### REQUIRED ACTION
Lines in the data below that contain the word "total" are to be copied.

Collected data entries

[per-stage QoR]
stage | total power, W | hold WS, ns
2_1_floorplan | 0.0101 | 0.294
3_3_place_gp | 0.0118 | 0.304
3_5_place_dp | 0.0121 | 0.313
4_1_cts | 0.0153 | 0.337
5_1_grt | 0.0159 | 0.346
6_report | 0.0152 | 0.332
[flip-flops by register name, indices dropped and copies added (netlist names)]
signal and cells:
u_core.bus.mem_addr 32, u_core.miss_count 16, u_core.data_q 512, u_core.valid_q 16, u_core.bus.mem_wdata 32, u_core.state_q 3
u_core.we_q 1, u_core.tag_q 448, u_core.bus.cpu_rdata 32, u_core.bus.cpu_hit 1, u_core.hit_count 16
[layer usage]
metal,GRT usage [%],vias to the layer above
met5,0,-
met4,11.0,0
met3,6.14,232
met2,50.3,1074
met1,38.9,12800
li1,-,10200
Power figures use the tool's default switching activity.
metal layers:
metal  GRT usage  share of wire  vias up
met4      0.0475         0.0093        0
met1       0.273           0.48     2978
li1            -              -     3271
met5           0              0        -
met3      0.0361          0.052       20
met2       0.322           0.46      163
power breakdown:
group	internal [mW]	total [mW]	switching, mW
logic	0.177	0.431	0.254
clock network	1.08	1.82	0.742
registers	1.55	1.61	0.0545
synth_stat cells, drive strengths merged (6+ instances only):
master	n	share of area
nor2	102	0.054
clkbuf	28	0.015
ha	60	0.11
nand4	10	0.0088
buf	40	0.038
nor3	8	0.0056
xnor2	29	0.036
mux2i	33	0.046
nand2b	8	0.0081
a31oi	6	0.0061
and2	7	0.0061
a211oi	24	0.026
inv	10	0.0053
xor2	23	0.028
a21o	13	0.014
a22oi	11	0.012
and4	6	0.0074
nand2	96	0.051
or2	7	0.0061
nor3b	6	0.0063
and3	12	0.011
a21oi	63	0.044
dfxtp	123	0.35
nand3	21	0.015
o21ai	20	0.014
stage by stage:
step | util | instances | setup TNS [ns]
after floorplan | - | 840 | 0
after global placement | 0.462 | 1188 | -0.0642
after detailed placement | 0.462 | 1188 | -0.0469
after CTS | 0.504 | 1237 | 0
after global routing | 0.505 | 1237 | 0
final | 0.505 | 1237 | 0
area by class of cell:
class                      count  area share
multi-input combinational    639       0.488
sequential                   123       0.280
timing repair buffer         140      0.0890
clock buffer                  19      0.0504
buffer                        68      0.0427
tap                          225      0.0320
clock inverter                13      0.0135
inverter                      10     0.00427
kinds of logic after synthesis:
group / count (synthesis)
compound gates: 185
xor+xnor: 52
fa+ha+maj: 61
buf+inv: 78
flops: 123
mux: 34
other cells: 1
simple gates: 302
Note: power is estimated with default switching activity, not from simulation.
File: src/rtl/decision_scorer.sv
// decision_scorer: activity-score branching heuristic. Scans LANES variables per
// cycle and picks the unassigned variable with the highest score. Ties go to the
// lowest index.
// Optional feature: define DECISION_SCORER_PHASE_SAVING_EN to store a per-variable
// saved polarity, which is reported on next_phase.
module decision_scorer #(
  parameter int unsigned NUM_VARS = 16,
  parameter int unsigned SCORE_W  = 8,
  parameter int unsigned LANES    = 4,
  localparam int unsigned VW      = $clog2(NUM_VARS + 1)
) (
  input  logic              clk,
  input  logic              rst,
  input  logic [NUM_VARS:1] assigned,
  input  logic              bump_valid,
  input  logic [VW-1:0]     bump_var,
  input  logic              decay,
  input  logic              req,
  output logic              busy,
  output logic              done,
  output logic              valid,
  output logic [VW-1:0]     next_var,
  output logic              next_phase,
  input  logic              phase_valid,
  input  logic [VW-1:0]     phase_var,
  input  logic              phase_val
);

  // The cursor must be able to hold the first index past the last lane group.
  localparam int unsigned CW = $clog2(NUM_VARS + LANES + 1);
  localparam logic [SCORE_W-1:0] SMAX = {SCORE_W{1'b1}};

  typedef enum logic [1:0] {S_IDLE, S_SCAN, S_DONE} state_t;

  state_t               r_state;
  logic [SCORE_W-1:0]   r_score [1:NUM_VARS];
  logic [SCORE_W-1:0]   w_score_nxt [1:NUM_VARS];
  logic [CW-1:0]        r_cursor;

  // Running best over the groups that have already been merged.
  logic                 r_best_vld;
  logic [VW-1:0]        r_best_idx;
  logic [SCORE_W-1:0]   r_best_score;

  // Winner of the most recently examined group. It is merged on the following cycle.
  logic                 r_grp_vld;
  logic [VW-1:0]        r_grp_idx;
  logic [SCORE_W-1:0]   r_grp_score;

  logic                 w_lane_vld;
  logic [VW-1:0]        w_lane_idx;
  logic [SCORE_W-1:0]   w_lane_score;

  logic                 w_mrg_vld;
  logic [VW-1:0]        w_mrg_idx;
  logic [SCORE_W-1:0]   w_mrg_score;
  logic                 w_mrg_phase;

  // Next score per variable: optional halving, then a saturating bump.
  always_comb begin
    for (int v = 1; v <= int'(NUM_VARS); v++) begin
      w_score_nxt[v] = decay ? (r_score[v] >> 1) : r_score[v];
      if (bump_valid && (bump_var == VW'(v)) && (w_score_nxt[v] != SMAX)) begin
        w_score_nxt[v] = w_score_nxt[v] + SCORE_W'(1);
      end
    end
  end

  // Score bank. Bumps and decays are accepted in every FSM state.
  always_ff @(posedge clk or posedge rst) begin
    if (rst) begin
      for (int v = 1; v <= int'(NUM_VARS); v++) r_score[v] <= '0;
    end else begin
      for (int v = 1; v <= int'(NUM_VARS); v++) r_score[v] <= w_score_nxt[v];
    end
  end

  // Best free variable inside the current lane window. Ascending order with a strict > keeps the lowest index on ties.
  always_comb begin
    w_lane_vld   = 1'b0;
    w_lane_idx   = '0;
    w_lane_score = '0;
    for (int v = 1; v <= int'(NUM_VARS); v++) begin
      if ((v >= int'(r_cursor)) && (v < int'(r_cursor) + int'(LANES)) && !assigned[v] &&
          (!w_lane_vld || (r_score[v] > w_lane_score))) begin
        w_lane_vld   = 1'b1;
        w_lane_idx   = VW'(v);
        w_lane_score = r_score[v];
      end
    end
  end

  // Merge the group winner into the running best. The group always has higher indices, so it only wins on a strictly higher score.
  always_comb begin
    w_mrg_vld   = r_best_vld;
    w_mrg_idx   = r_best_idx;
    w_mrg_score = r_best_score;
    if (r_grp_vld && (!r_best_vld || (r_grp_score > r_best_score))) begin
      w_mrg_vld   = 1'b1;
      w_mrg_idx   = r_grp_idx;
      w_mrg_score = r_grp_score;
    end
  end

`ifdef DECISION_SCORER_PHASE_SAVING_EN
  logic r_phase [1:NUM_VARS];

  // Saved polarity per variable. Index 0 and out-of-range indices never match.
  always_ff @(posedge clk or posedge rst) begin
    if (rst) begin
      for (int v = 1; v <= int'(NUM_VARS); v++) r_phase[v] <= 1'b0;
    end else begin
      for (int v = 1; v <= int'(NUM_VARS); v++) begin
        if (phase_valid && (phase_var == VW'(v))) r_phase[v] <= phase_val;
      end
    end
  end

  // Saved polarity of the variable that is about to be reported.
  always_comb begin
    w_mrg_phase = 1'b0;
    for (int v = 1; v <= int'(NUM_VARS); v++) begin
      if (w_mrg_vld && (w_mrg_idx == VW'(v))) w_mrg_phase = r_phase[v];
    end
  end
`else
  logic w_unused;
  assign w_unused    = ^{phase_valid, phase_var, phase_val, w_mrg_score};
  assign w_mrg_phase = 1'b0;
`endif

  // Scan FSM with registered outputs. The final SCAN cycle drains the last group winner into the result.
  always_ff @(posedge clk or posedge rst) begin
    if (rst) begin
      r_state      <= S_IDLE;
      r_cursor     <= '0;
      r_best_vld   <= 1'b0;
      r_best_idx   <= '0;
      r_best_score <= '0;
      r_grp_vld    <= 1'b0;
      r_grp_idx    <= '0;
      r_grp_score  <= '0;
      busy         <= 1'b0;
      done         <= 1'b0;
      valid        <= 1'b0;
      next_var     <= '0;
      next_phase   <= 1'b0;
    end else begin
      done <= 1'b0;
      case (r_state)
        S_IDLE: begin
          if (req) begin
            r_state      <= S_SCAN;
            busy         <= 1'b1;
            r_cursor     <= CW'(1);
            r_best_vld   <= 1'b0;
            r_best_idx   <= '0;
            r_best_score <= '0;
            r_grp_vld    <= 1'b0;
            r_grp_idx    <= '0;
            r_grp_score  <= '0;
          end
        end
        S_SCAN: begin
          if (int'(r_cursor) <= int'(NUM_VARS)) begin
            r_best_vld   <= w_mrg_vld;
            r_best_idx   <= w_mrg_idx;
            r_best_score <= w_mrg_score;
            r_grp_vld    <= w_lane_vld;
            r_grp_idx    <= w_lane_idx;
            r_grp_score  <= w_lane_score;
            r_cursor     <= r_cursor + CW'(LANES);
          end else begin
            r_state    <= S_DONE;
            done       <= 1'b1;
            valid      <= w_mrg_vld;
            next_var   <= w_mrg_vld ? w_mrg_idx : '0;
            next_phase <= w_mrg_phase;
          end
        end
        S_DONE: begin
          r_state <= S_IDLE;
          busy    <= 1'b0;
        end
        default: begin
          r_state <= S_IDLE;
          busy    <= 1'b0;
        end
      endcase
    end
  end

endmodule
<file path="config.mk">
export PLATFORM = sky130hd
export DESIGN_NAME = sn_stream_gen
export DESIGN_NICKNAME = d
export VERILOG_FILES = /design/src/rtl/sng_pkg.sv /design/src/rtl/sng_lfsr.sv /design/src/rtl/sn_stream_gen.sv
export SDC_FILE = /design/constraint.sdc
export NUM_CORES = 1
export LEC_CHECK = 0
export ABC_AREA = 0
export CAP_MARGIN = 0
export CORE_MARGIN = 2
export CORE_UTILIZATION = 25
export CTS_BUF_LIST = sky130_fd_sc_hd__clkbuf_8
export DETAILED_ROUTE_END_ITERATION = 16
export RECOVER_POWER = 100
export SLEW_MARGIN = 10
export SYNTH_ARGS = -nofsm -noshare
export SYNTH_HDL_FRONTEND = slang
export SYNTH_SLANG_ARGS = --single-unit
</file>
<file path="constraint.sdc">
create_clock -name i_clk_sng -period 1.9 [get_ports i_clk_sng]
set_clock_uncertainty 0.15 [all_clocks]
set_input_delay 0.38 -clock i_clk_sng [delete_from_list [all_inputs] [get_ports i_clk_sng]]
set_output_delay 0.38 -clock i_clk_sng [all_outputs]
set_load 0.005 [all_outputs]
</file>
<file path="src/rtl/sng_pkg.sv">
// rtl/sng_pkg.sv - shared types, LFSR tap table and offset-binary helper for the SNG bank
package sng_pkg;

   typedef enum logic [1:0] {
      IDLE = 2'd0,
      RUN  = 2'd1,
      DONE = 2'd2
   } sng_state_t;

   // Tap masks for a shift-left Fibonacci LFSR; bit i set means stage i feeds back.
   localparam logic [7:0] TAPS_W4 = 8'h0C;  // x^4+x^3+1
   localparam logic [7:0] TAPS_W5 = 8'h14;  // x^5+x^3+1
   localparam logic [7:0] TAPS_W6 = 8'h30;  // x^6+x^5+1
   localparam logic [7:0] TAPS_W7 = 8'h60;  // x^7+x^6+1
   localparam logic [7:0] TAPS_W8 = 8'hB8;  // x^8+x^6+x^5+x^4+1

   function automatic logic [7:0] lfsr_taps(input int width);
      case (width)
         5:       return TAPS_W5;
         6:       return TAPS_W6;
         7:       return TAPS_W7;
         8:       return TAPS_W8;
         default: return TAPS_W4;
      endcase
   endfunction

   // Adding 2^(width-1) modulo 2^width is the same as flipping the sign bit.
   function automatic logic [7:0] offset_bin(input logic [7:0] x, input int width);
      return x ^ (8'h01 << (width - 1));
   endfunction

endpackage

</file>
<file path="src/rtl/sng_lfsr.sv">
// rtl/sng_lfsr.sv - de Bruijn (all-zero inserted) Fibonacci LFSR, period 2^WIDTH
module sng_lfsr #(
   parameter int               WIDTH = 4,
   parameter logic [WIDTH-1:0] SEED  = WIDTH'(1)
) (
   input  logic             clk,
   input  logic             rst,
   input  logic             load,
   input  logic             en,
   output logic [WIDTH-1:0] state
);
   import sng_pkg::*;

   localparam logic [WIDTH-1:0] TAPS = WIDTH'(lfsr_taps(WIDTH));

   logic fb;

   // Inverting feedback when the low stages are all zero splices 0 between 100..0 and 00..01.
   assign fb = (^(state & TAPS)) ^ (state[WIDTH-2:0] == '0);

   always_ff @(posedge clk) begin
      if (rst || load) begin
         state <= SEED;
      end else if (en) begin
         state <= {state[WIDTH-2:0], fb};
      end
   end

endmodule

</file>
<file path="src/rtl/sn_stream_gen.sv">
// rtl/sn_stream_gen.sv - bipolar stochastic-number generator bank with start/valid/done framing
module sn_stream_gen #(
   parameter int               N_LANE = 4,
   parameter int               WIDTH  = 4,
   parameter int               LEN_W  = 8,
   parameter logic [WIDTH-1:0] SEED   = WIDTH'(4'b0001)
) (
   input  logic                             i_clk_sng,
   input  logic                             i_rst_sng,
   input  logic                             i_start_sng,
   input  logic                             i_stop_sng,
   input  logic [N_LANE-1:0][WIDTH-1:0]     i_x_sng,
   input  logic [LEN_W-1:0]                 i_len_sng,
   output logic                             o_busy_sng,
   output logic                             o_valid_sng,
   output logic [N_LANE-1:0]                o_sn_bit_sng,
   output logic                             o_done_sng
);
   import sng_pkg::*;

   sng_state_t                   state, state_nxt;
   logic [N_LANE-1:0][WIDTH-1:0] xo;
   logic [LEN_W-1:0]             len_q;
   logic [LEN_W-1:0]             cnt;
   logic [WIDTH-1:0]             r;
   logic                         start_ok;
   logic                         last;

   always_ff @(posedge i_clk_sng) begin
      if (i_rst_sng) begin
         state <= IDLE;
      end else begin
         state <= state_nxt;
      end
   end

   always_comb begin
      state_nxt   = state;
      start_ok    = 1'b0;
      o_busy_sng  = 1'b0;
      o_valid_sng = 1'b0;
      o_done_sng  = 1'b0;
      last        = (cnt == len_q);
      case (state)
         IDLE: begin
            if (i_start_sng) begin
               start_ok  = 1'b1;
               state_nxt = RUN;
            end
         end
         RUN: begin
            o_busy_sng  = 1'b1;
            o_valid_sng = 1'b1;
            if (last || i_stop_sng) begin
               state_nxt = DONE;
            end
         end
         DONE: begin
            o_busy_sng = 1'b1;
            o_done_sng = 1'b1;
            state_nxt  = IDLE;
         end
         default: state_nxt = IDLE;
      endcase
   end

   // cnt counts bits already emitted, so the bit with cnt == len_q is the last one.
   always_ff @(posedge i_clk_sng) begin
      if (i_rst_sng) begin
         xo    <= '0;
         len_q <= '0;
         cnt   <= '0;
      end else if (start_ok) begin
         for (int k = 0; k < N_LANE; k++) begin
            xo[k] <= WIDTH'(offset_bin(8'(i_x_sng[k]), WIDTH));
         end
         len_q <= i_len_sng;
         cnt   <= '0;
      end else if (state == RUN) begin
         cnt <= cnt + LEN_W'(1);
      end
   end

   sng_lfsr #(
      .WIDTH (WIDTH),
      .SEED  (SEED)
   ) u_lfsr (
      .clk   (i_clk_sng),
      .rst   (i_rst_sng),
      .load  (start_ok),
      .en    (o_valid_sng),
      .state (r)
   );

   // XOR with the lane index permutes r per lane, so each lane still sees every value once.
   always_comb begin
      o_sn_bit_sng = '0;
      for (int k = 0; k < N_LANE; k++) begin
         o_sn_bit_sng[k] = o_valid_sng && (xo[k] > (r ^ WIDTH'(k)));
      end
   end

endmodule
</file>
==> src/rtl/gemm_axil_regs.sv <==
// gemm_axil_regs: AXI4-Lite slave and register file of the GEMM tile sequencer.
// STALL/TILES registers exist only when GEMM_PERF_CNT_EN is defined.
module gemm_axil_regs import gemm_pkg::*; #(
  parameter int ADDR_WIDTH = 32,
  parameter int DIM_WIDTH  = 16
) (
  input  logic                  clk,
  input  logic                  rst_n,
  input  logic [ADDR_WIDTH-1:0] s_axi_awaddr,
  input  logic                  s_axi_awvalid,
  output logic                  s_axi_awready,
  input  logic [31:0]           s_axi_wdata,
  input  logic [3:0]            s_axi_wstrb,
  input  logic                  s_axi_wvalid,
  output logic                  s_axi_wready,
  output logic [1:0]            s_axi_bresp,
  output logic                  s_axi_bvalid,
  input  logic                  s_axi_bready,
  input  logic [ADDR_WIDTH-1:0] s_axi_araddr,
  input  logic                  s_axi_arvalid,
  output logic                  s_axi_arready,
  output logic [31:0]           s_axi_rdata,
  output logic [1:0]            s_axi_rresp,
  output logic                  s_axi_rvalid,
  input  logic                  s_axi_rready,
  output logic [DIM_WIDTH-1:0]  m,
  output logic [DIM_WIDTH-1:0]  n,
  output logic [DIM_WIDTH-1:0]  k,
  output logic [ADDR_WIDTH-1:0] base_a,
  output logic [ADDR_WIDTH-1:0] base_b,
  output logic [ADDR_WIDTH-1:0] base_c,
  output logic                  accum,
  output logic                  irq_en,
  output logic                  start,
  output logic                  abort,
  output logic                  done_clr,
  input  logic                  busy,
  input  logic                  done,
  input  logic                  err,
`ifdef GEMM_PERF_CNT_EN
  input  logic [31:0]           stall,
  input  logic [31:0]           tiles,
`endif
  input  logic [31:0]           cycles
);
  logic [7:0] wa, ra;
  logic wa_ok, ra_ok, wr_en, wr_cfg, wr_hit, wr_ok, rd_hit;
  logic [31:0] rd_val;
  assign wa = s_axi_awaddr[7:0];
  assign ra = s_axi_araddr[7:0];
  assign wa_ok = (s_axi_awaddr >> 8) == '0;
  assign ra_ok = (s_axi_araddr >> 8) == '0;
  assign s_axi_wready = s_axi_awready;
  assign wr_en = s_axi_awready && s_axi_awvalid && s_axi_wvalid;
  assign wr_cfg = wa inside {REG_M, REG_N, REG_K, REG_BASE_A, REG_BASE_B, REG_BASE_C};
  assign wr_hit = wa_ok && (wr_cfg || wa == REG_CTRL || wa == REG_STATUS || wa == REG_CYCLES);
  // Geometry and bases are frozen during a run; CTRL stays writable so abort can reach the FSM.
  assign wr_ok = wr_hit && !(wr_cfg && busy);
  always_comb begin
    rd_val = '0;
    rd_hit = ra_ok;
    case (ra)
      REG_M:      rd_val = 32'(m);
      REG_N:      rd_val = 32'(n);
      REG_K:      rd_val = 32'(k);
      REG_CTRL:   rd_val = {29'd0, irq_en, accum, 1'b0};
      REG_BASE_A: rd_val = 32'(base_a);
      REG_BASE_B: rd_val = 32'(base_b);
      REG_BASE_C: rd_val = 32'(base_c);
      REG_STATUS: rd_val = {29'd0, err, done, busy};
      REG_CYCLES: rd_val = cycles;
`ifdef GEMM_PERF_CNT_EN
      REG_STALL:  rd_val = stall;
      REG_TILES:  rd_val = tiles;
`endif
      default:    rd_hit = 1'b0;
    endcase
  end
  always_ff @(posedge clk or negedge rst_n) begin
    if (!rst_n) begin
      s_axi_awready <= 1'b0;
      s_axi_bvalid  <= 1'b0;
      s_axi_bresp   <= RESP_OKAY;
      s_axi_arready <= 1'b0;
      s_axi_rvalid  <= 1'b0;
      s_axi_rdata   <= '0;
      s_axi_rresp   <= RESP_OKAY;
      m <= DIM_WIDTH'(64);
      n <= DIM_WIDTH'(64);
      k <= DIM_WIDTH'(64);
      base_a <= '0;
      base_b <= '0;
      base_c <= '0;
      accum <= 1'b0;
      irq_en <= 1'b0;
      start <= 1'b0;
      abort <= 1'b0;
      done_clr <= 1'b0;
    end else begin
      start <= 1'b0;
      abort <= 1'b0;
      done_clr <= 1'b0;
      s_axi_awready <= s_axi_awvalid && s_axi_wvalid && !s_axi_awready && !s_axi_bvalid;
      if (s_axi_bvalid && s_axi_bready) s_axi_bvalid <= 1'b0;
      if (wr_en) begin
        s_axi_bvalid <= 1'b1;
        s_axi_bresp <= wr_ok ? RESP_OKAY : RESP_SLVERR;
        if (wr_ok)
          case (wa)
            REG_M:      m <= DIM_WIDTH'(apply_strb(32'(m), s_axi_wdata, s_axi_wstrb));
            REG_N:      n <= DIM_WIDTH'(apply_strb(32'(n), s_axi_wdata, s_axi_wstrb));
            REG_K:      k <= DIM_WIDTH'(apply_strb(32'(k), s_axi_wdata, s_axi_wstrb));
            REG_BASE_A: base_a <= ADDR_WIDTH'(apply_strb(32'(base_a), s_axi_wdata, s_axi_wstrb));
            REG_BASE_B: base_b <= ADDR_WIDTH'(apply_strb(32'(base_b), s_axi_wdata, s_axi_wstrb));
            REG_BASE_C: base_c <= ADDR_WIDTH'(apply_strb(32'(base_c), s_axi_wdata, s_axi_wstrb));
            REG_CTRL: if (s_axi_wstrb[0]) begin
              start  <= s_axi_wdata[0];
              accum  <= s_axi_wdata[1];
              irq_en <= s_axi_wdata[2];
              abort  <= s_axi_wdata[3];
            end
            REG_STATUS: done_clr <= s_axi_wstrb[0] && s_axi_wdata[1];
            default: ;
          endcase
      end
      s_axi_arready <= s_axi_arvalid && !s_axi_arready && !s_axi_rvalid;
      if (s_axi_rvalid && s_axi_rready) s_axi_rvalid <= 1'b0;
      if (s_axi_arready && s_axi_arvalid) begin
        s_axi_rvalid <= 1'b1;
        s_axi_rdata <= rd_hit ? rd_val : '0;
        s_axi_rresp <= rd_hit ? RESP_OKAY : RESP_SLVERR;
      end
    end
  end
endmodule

### EXERCISE SOLUTION
stage | total power, W | hold WS, ns
group	internal [mW]	total [mW]	switching, mW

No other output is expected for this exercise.